I wanted our volunteers to not just be committed to KidsWorld. I wanted them to actually clothe themselves with the vision of what we are called to do. It’s easier to walk away from a place than a biblical calling to make disciples.

And making disciples matters. It means that on those days when our ratios are all out of whack and rooms are chaotic, we remember we are making passionate disciples. When student volunteers are acting their age when we want them to act like adults, we remember we are making passionate disciples.

When parents are late because they were with our prayer teams—and we are tired and hungry and ready to go home—we remember we are making passionate disciples.

I used to pray for the exact right number of kids for the number of volunteers we had for that day. But now I pray that God would surprise us. I ask Him to give each of our leaders exactly what they need in order to know they are making passionate disciples that day, whether that is a quiet encounter with one child or a moment when things are so chaotic that the lesson will only work if God shows up in a big way.

Those are the moments that will keep our volunteers coming back.

Get feedback.

Treasure your volunteers enough to be ready to hear the hard things about your ministry and your leadership. I have used a simple red/yellow/green feedback system in the past. It helped my volunteers to feel valued. They would fill out a form that asked for three types of feedback.

The red feedback involved things that were a problem that might cause them to stop serving. Yellow feedback was for things that were confusing or questions they had that were creating caution in their serving. The green feedback was about things that were going great and what they wanted to continue to move forward on.

I also asked them for prayer requests and one goal for their serving in the next ministry year. I responded personally to each concern and question. This included me sometimes sitting in on their small group to observe. Sometimes I took them to coffee for some specific coaching. I affirmed the things that were going great. We then prayed and planned for their goal for the next year.

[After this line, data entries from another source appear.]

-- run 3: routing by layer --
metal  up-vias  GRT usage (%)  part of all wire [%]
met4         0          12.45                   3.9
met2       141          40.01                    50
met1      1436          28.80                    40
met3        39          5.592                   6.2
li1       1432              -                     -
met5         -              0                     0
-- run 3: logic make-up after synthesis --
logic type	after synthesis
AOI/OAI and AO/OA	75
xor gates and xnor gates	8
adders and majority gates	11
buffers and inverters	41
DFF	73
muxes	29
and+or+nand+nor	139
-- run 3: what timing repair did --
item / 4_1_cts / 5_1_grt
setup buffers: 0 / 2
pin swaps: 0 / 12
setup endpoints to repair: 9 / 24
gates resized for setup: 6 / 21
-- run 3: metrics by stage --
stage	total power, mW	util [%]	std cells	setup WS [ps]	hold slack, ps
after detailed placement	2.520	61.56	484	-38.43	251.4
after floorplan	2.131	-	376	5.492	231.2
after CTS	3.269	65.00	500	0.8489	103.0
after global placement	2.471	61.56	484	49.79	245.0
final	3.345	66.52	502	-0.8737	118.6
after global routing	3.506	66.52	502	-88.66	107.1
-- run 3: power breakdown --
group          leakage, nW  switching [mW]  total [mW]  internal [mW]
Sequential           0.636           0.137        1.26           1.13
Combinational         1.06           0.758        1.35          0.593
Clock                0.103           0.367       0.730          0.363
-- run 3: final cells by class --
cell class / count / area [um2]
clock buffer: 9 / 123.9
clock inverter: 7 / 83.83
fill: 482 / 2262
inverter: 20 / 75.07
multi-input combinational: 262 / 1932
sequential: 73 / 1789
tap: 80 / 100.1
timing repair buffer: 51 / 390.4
File: config.mk
export PLATFORM = sky130hd
export DESIGN_NAME = pis_state
export DESIGN_NICKNAME = d
export VERILOG_FILES = /design/src/pis_pkg.sv /design/src/pis_state.sv
export SDC_FILE = /design/constraint.sdc
export NUM_CORES = 1
export LEC_CHECK = 0
export ABC_AREA = 1
export BUFFER_PORTS_ARGS = -buffer_cell sky130_fd_sc_hd__buf_4
export CORE_AREA = 4 4 95 97
export DETAILED_ROUTE_END_ITERATION = 10
export DIE_AREA = 0 0 99 101
export PLACE_DENSITY = 0.84
export SYNTH_ARGS = -nofsm -noshare
export SYNTH_HDL_FRONTEND = slang
export SYNTH_SLANG_ARGS = --single-unit
File: constraint.sdc
create_clock -name vclk -period 12
set_input_delay 2.4 -clock vclk [all_inputs]
set_output_delay 2.4 -clock vclk [all_outputs]
set_load 0.05 [all_outputs]
File: src/pis_pkg.sv
// Shared types and constants for the PID step with integral separation.
// No dependencies; imported by pis_state and pid_integral_separation.
package pis_pkg;

    // Field and state widths
    localparam int VAL_W    = 16;  // target and measured values
    localparam int THR_W    = 12;  // throttle command
    localparam int GAIN_W   = 16;  // Q8.8 unsigned gains
    localparam int LIMIT_W  = 15;  // separation limit
    localparam int CLAMP_W  = 16;  // integral clamp
    localparam int ERR_W    = 17;  // error target - measured
    localparam int DIFF_W   = 18;  // error difference
    localparam int SUM_W    = 18;  // accumulated error sum
    localparam int DRIVE_W  = 32;  // output drive value
    localparam int CFG_AW   = 3;
    localparam int CFG_DW   = 16;

    // Minimum throttle for integration
    localparam logic [THR_W-1:0] THROTTLE_MIN = 12'd180;

    // Configuration register indexes
    localparam logic [CFG_AW-1:0] REG_GAIN_P    = 3'd0;
    localparam logic [CFG_AW-1:0] REG_GAIN_I    = 3'd1;
    localparam logic [CFG_AW-1:0] REG_GAIN_D    = 3'd2;
    localparam logic [CFG_AW-1:0] REG_SEP_LIMIT = 3'd3;
    localparam logic [CFG_AW-1:0] REG_INT_CLAMP = 3'd4;

    // Configuration reset values
    localparam logic [LIMIT_W-1:0] SEP_LIMIT_RST = 15'd250;
    localparam logic [CLAMP_W-1:0] INT_CLAMP_RST = 16'd2000;

    typedef logic signed [ERR_W-1:0]  err_t;
    typedef logic signed [DIFF_W-1:0] diff_t;
    typedef logic signed [SUM_W-1:0]  sum_t;

    // Controller state carried from one step to the next
    typedef struct packed {
        err_t prev_error;
        sum_t error_sum;
        logic integrate;
    } ctrl_state_t;

endpackage

File: src/pis_state.sv
// Next-state logic of the controller: separation flag, clamped error sum, previous error.
// Depends on pis_pkg.
module pis_state
    import pis_pkg::*;
(
    input  ctrl_state_t               state_cur,
    input  err_t                      err,
    input  logic signed [VAL_W-1:0]   measured_value,
    input  logic                      armed,
    input  logic [THR_W-1:0]          throttle,
    input  logic [LIMIT_W-1:0]        separation_limit,
    input  logic [CLAMP_W-1:0]        integral_clamp,
    output ctrl_state_t               state_next
);

    logic signed [LIMIT_W+1:0] limit_pos;
    logic signed [LIMIT_W+1:0] limit_neg;
    logic signed [LIMIT_W+1:0] meas_ext;
    logic signed [CLAMP_W:0]   clamp_pos;
    logic signed [CLAMP_W:0]   clamp_neg;
    logic signed [SUM_W:0]     sum_raw;
    logic                      active;
    logic                      separated;

    always_comb
    begin
        limit_pos = $signed({2'b00, separation_limit});
        limit_neg = -limit_pos;
        meas_ext  = (LIMIT_W+2)'(measured_value);
        clamp_pos = $signed({1'b0, integral_clamp});
        clamp_neg = -clamp_pos;
        sum_raw   = (SUM_W+1)'(state_cur.error_sum) + (SUM_W+1)'(err);
        active    = armed && (throttle >= THROTTLE_MIN);
        separated = (meas_ext > limit_pos) || (meas_ext < limit_neg);

        state_next            = state_cur;
        state_next.prev_error = err;
        priority if (!active)
        begin
            state_next.error_sum = '0;
        end
        else if (separated)
        begin
            state_next.integrate = 1'b0;
        end
        else
        begin
            state_next.integrate = 1'b1;
            // clamp to the symmetric bound
            priority if (sum_raw > (SUM_W+1)'(clamp_pos))
                state_next.error_sum = SUM_W'(clamp_pos);
            else if (sum_raw < (SUM_W+1)'(clamp_neg))
                state_next.error_sum = SUM_W'(clamp_neg);
            else
                state_next.error_sum = SUM_W'(sum_raw);
        end
    end

endmodule

**Yosys cells after proc, flatten, opt, wreduce, memory -nomap -nowiden**

Cells that the tools add are included.

- Logic and storage cells: 16
- Input port bits: 113
- Output and inout bits: 36
- Register bits: 0

- Reduce and logical (&&, ||, !) cells: 2
- $lt $le $gt $ge: 5
- Muxes and demuxes: 6
- Add/subtract/negate cells: 3

Operators by type and width:

| operator | count |
|---|---|
| $mux 18 | 4 |
| $add 18x17->19 | 1 |
| $gt 19x17->1 | 1 |
| $lt 19x17->1 | 1 |
| $lt 16x17->1 | 1 |
| $neg 15->17 | 1 |
| $neg 16->17 | 1 |
| $gt 16x16->1 | 1 |
| $ge 12x8->1 const B | 1 |
| $mux 1 | 2 |
| $logic_and 1x1->1 | 1 |
| $logic_or 1x1->1 | 1 |

**Logic depth before layout (Yosys ltp)**

Gate-level depths: netlist of the first run.

- Depth after elaboration: 6
- Depth in mapped cells: 28
- Depth with buffers taken out: 27

**Worst setup path before layout of the first run**

Ideal clock, no wire load.

- Path type: in2out
- Start: in state_cur[1] (netlist name)
- End: out state_next[17] (netlist name)
- Setup slack: 3850 ps
- Stages on the path: 21
- Buffers on the path: 1
- Arrival time: 5750 ps
- Required time: 9600 ps
- Cells stage by stage: ha_1 > inv_1 > fa_1 > inv_1 > nand2_1 > nand3_2 > nand3_1 > nand3_2 > nand2_1 > nand2_1 > xor2_1 > inv_1 > ha_1 > inv_2 > nor3_1 > a211oi_2 > nand3_1 > nand2_2 > buf_6 > nor2_1 > o21ai_1

RTL lines:

| element | line | RTL |
|---|---|---|
| start, declared | pis_state.sv:6 | `input ctrl_state_t state_cur,` |
| end, declared | pis_state.sv:13 | `output ctrl_state_t state_next` |

==> summary.txt, run 1 <==
Floorplanning
  • Die area: approximately 10000 um2
  • Die X: 99 um
  • Starting density of the core: 0.497
  • Core ar.: 8130 um2
  • Ports: around 150
  • Die Span Y: just over 100 um
  • Rows: 33

Place
  • Pre-CTS setup slack: 2.76 ns
  • Final HPWL DP: ~11 mm
  • IO buf count: 130
  • Gpl congestion: about 0.95

Synth
  • Most frequent cell after synthesis: nand2_1
  • Syn Nets: roughly 870
  • Synth Cell Area: between 4000 and 5000 um2
  • Synth unique cells: 40
  • Post-Synth Simple-Gate Area: 0.376
  • Mux contribution to synthesized area: 0
  • Largest family of logic cells by synthesized area: simple AND/OR/NAND/NOR gates
  • Synth Area in Compound Gates: 0.134
  • Top cells by area, synth: ha_1, nand2_1, inv_1, nand3_1, xor2_1
  • Synth Instances: 676
  • Yosys top cell area share: 0.260
  • Register area share after synthesis: 0
  • Mapped Avg Cell Area: 5.97 um2
  • Top cells by count, synth: nand2_1, inv_1, ha_1
  • Synth area leader: ha_1
  • Post-Synth Adder-Cell Area: 0.265
  • Synth warn: 0
  • XOR/XNOR share of the synthesized area: 0.0824

Critical path
  • Worst setup path endpoint: state_next[18]
  • WP data arrival: approximately 7.0 ns
  • CP peak stage delay: just over 0.7 ns
  • Kind of critical path: in2out
  • Crit path from: state_cur[1]
  • Critical path required time: roughly 9.6 ns
  • Delay-heaviest family, CP: simple AND/OR/NAND/NOR gates
  • Critical path's slowest cell: nand2_1
  • WP buf/inv: 5
  • Crit start category: primary input
  • Worst Setup End Kind: primary output
  • Critical Path Stages: 25
  • Largest fanout on the critical path: 22
  • Cell mode on critical path: nand2_1

GRT
  • GRT Total Usage: 0.237
  • First-pass GRT wire length: 20.3 mm
  • Global route overflow: 0
  • Largest net degree at the start of global routing: 23
  • Vias in the first global route: between 4000 and 5000
  • Initial antenna violation count: 0

Hold path
  • Min-delay worst type: in2out
  • Hold path cells: 2

Detailed routing
  • WL/cell: approximately 14 um
  • DRT Wirelength: 12.6 mm
  • DRT iter0 DRCs: 224
  • Via/cell ratio: approximately 5.4
  • First-pass DRT Iterations: 5
  • Drt drc: 0
  • Number of routed nets with antenna violations: 0
  • Vias: between 4000 and 5000

Power and ir drop
  • Sw Share: 0.646
  • Sequential share of power: 0
  • Int Pwr: roughly 0.12 mW
  • Lkg Pwr: 2.92 nW
  • Clk pwr share: 0
  • Combinational power share: 1.000
  • Sw Pwr: 0.223 mW
  • Worst vdd rail ir drop: between 20 and 25 uV
  • Pwr dens: 69.7 nW/um2

Timing
  • Slew Viols, Final: 0
  • Worst Setup Slack, final: about 2.6 ns
  • Fin crit period: around 9.4 ns
  • Final Setup Violations: 0
  • Worst-Margin Slew: between 0.9 and 1 ns
  • Slew headroom: 0.364
  • Max Clock Freq: around 110 MHz
  • RSZ-0062 raised after global routing: false
  • Fin crit share: 0.783
  • Hold Vio Cnt, Final: 0
  • Setup TNS: 0 ns
  • Hold_ws: between 5 and 6 ns

Layout
  • Clk_buf instances: 0
  • Layout cells sized above 1: 0.223
  • Register Area: 0 um2
  • Util after Layout: 0.609
  • Nets: between 900 and 1000
  • Sequential cell count: 0
  • N_diodes: 0
  • Layout Area Growth over Synthesis: 22.6%

Status
  • Status: finished clean

CTS
  • Post-CTS sizing: 0
  • Post-CTS Setup Bufs: 0
  • Hold_buf cts: 0

Job
  • Max Cap Viol: 0
==> through the flow <==
step	instances	total power [mW]	cell area, um2
after detailed placement	885	0.339	4950
final	885	0.345	4950
after global routing	885	0.379	4950
after floorplan	676	0.248	4040
after global placement	885	0.328	4950
after CTS	885	0.341	4950
==> per-layer routing <==
layer	GRT usage	wire [um]
met2	0.463	6640
met4	0.0410	158
met1	0.284	5100
met5	0	0
met3	0.0138	649
==> cell type report <==
| cell class | count | area [um2] |
|---|---|---|
| tap | 105 | 131 |
| multi-input combinational | 548 | 3460 |
| inverter | 102 | 383 |
| timing repair buffer | 130 | 976 |
| fill | 799 | 3180 |
==> worst min path at each step <==
stage	slack, ns	to	startpoint
after CTS	5.07	state_next[23]	err[4]
after global routing	5.07	state_next[29]	err[10]
after global placement	5.07	state_next[30]	err[11]
after floorplan	4.97	state_next[19]	err[0]
final	5.07	state_next[23]	err[4]
after detailed placement	5.07	state_next[23]	err[4]
==> cells in the final DEF, fill, tap and decap left out, drive strengths merged <==
| cell type | instances |
|---|---|
| nor4 | 2 |
| a211oi | 3 |
| a21oi | 34 |
| fa | 1 |
| o211ai | 8 |
| a31oi | 7 |
| nand2 | 190 |
| nor2 | 57 |
| nand3 | 63 |
| o31ai | 1 |
| buf | 130 |
| nand3b | 1 |
| and3 | 1 |
| nor3 | 16 |
| ha | 84 |
| o21a | 1 |
| o211a | 1 |
| nand4 | 10 |
| xnor2 | 5 |
| a21o | 9 |
| inv | 102 |
| o21bai | 2 |
| xor2 | 33 |
| o21ai | 19 |
==> power groups by stage <==
stage	combinational, mW	clock (mW)	sequential, mW
2_1_floorplan	0.248	0	0
3_3_place_gp	0.328	0	0
3_5_place_dp	0.339	0	0
4_1_cts	0.341	0	0
5_1_grt	0.379	0	0
6_report	0.345	0	0
==> logic make-up after synthesis <==
kind of cell	count (synthesis)
buffers and inverters	128
adder cells (fa/ha/maj)	85
AND/OR/NAND/NOR	340
XOR/XNOR	38
AO/OA/AOI/OAI	85
Power figures use the tool's default switching activity.
==> inputs of run 2 (changes only) <==
--- a/config.mk
+++ b/config.mk
@@ -7,9 +7,9 @@
 export LEC_CHECK = 0
 export ABC_AREA = 1
 export BUFFER_PORTS_ARGS = -buffer_cell sky130_fd_sc_hd__buf_4
-export CORE_AREA = 4 4 95 97
+export CORE_AREA = 4 4 97 99
 export DETAILED_ROUTE_END_ITERATION = 10
-export DIE_AREA = 0 0 99 101
+export DIE_AREA = 0 0 101 103
 export PLACE_DENSITY = 0.84
 export SYNTH_ARGS = -nofsm -noshare
 export SYNTH_HDL_FRONTEND = slang
==> constraint.sdc (replaced) <==
create_clock -name vclk -period 8.1
set_input_delay 1.62 -clock vclk [all_inputs]
set_output_delay 1.62 -clock vclk [all_outputs]
set_load 0.05 [all_outputs]
==> run 2 against run 1 <==
Via count is 5.4% lower. Global-route usage is 3.1 points lower. Non-clock buffer count is 2 higher. Largest cell class unchanged. Flip-flop and latch count stayed put. Critical path type unchanged. Power is 45% higher. Combinational power is 45% higher. Count of clock-buffer cells in the layout stayed put. Worst setup slack worse by 1.5 ns. Design area is 0.38% higher. Sequential share of layout area stayed put. Critical endpoint unchanged. Worst hold slack worse by 1.6 ns.
==> summary.txt, run 2 (synthesis gave the netlist of run 1 again) <==
Detailed routing
  • WL/cell: between 10 and 15 um
  • Number of routed nets with antenna violations: 0
  • Drt drc: 0
  • First-pass DRT Iterations: 5
  • DRT Wirelength: approximately 11 mm
  • DRT iter0 DRCs: 167
  • Via/cell ratio: approximately 5.1
  • Vias: approximately 4600

Job
  • Max Cap Viol: 0

Layout
  • Commonest non-fill, non-tap cell in the layout: nand2_1
  • Fillers: about 850
  • Register Area: 0 um2
  • Area of the multi-input gates: around 3500 um2
  • Sequential cell count: 0
  • N_diodes: 0
  • Layout cells sized above 1: 0.225
  • Nets: a little under 1000
  • Layout Area Growth over Synthesis: 23.1%
  • Commonest non-fill, non-tap cells in the layout: nand2_1, buf_4, inv_1
  • Clk_buf instances: 0

Floorplanning
  • Die Span Y: 103 um
  • Ports: ~150
  • Starting density of the core: 0.472
  • Die area: approximately 10000 um2
  • Die X: approximately 100 um
  • Core ar.: roughly 8600 um2
  • Rows: 34

GRT
  • First-pass GRT wire length: 18.1 mm
  • Initial antenna violation count: 0
  • Largest net degree at the start of global routing: 22
  • Vias in the first global route: between 4000 and 5000
  • Global route overflow: 0
  • GRT Total Usage: 0.206

Timing
  • Max Clock Freq: roughly 140 MHz
  • Final Setup Violations: 0
  • Fin crit period: ~7.0 ns
  • Worst-Margin Slew: around 0.63 ns
  • Slew Viols, Final: 0
  • Hold Vio Cnt, Final: 0
  • Slew headroom: 0.580
  • Setup TNS: 0 ns
  • RSZ-0062 raised after global routing: false
  • Fin crit share: 0.861

Status
  • Status: finished clean

CTS
  • Post-CTS sizing: 0
  • Hold_buf cts: 0
  • Post-CTS Setup Bufs: 0

Critical path
  • WP data arrival: 5.35 ns
  • CP peak stage delay: between 0.5 and 0.6 ns
  • Critical Path, Cell by Cell: buf_4, inv_1, ha_1, inv_1, nor2_1, inv_1, nor2_1, nand4_1, nor3_1, ha_1, inv_2, nor3_1, a211oi_2, nand2_4, nand2_2, nand2_2, nand2_1, nand3_1, o21ai_1, buf_4
  • WP buf/inv: 6
  • Cell mode on critical path: inv_1
  • Kind of critical path: in2out
  • Worst Setup End Kind: primary output
  • Worst setup path endpoint: state_next[18]
  • Critical path required time: roughly 6.5 ns
  • Delay-heaviest family, CP: simple AND/OR/NAND/NOR gates
  • Critical path's slowest cell: nor3_1
  • Crit start category: primary input
  • Crit path from: integral_clamp[1]
  • Largest fanout on the critical path: 13
  • Critical Path Stages: 20

Power and ir drop
  • Tot Pwr: approximately 0.50 mW
  • Pwr dens: around 100 nW/um2
  • Worst vdd rail ir drop: about 32 uV
  • Lkg Pwr: a little under 3 nW

Hold path
  • Min-delay worst type: in2out

Place
  • IO buf count: 130
  • Final HPWL DP: around 10 mm
  • Gpl congestion: just over 0.9
==> run 2: metal layers <==
metal | GRT usage | part of all wire | vias up | routed length [um]
met3 | 0.00474 | 0.055 | 10 | 620
met4 | 0.0297 | 0.010 | 0 | 114
met2 | 0.368 | 0.48 | 128 | 5370
met5 | 0 | 0 | - | 0
met1 | 0.284 | 0.46 | 1981 | 5100
li1 | - | - | 2432 | -
==> run 2: stage by stage <==
stage	std cells	area, um2	setup slack [ns]	utilization	hold WS, ns
after CTS	890	4970	1.18	0.582	3.51
after detailed placement	890	4970	1.18	0.582	3.51
after global routing	890	4970	0.748	0.582	3.51
final	890	4970	1.13	0.582	3.51
after floorplan	676	4040	1.51	-	3.41
after global placement	890	4970	1.22	0.582	3.51
==> run 2: power breakdown <==
part / leakage (nW) / switching [mW] / internal [mW]
clock: 0 / 0 / 0
sequential: 0 / 0 / 0
combinational: 2.93 / 0.320 / 0.181
==> run 2: how the worst min path moves through the flow <==
stage | startpoint | to | slack (ns) | cells past startpoint
finish | err[15] | state_next[34] | 3.51 | 2
detailed placement | err[14] | state_next[33] | 3.51 | 2
CTS | err[14] | state_next[33] | 3.51 | 2
floorplan | err[0] | state_next[19] | 3.41 | 1
global placement | err[14] | state_next[33] | 3.51 | 2
global route | err[12] | state_next[31] | 3.51 | 2
==> run 2: area by class of cell <==
type                            instances  area share
Tap cell                              108      0.0272
Timing Repair Buffer                  132       0.199
Multi-Input combinational cell        548       0.697
Inverter                              102      0.0770
==> inputs of run 3 (changes only) <==
==> constraint.sdc (replaced) <==
create_clock -name vclk -period 8.1
set_input_delay 0.405 -clock vclk [all_inputs]
set_output_delay 0.405 -clock vclk [all_outputs]
set_load 0.05 [all_outputs]
==> run 3 against run 2 <==
Count of clock-buffer cells in the layout unchanged. Flip-flop and latch count unchanged. Sequential share of layout area stayed put. Non-clock buffer count fell by 2. Critical path depth increased by 5. Global-route usage is 1.1 points higher. Routed wire length rose by 2.2%. Power is 0.19% lower.
==> summary.txt, run 3 (synthesis gave the netlist of run 1 again) <==
GRT
  • Vias in the first global route: between 4000 and 5000
  • Largest net degree at the start of global routing: 23
  • GRT Total Usage: 0.217
  • First-pass GRT wire length: between 15 and 20 mm
  • Initial antenna violation count: 0
  • Global route overflow: 0

Power and ir drop
  • Lkg Pwr: 2.92 nW
  • Worst vdd rail ir drop: ~37 uV
  • Tot Pwr: 0.499 mW
  • Pwr dens: between 100 and 150 nW/um2

Timing
  • Slew Viols, Final: 0
  • Fin crit share: 0.654
  • Hold_ws: 1.08 ns
  • Hold Vio Cnt, Final: 0
  • RSZ-0062 raised after global routing: false
  • Max Clock Freq: about 190 MHz
  • Slew headroom: 0.372
  • Fin crit period: roughly 5.3 ns
  • Final Setup Violations: 0
  • Worst-Margin Slew: 0.938 ns
  • Setup TNS: 0 ns

CTS
  • Hold_buf cts: 0
  • Post-CTS sizing: 0
  • Post-CTS Setup Bufs: 0

Floorplanning
  • Rows: 34
  • Ports: ~150
  • Die area: ~10000 um2
  • Die X: approximately 100 um
  • Core ar.: between 8000 and 9000 um2
  • Die Span Y: slightly above 100 um
  • Starting density of the core: 0.472

Status
  • Status: finished clean

Place
  • Gpl congestion: about 0.93
  • IO buf count: 130
  • Final HPWL DP: 10.2 mm
  • DP Cell Count: 888

Layout
  • Register Area: 0 um2
  • Nets: 980
  • Commonest non-fill, non-tap cells in the layout: nand2_1, buf_4, inv_1
  • Final non-filler cell total: about 890
  • N_diodes: 0
  • Clk_buf instances: 0
  • Layout Area Growth over Synthesis: 22.7%
  • Commonest non-fill, non-tap cell in the layout: nand2_1
  • Area of the multi-input gates: 3460 um2
  • Sequential cell count: 0
  • Fillers: between 800 and 900
  • Layout cells sized above 1: 0.223
  • Util after Layout: 0.580

Detailed routing
  • DRT iter0 DRCs: 177
  • Vias: about 4600
  • First-pass DRT Iterations: 5
  • Drt drc: 0
  • DRT Wirelength: approximately 11 mm
  • Number of routed nets with antenna violations: 0
  • WL/cell: approximately 13 um
  • Via/cell ratio: about 5.2

Critical path
  • Critical path's slowest cell: nand2_1
  • Kind of critical path: in2out
  • Delay-heaviest family, CP: simple AND/OR/NAND/NOR gates
  • CP peak stage delay: 0.69 ns
  • Crit start category: primary input
  • Cell mode on critical path: nand2_1
  • Worst Setup End Kind: primary output
  • WP buf/inv: 5
  • Critical path required time: 7.70 ns
  • WP data arrival: 4.89 ns
  • Largest fanout on the critical path: 22

Hold path
  • Min-delay worst type: in2out

Job
  • Max Cap Viol: 0
-- run 3: cell count changes in the layout (fill, tap and decap cells not counted) --
cell,delta
buf_4,-2
-- run 3: area by class of cell --
cell class	count	area share
Multi-Input combinational cell	548	0.699
Tap cell	108	0.0273
Inverter	102	0.0772
Timing Repair Buffer	130	0.197
-- run 3: power breakdown --
group / switching (mW) / internal, mW
sequential: 0 / 0
clock: 0 / 0
combinational: 0.320 / 0.179
total: 0.320 / 0.179
-- run 3: final timing paths --
path	to	from	slack, ns	depth (start not counted)
max	state_next[18]	state_cur[1]	2.81	25
min	state_next[34]	err[15]	1.08	2
-- run 3: layer usage --
metal / vias up / wire [um] / track usage
met5: - / 0 / 0
met4: 0 / 227 / 0.0460
met3: 20 / 715 / 0.00474
met2: 147 / 5540 / 0.390
met1: 2036 / 4970 / 0.291
li1: 2424 / - / -
-- run 3: stage by stage --
step,cell area (um2),worst slack (ns)
floorplan,4040,3.94
global placement,4960,2.88
detailed placement,4960,2.90
CTS,4960,2.87
global route,4960,2.39
finish,4960,2.81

When volunteers feel valued and trusted enough to be asked for feedback, it helps close the “back door” of serving. They might then look forward to what God might accomplish with and through them!

You can do all these things and still lose volunteers. Even so, please know that God loves your church. He loves your ministry and the kids you serve even more than you do. He knows you, He loves you, and He leads you as you lead those entrusted to you.

If He calls you to it, He will help you to do it. He will use the people you specifically pray for to shepherd the children He gives you.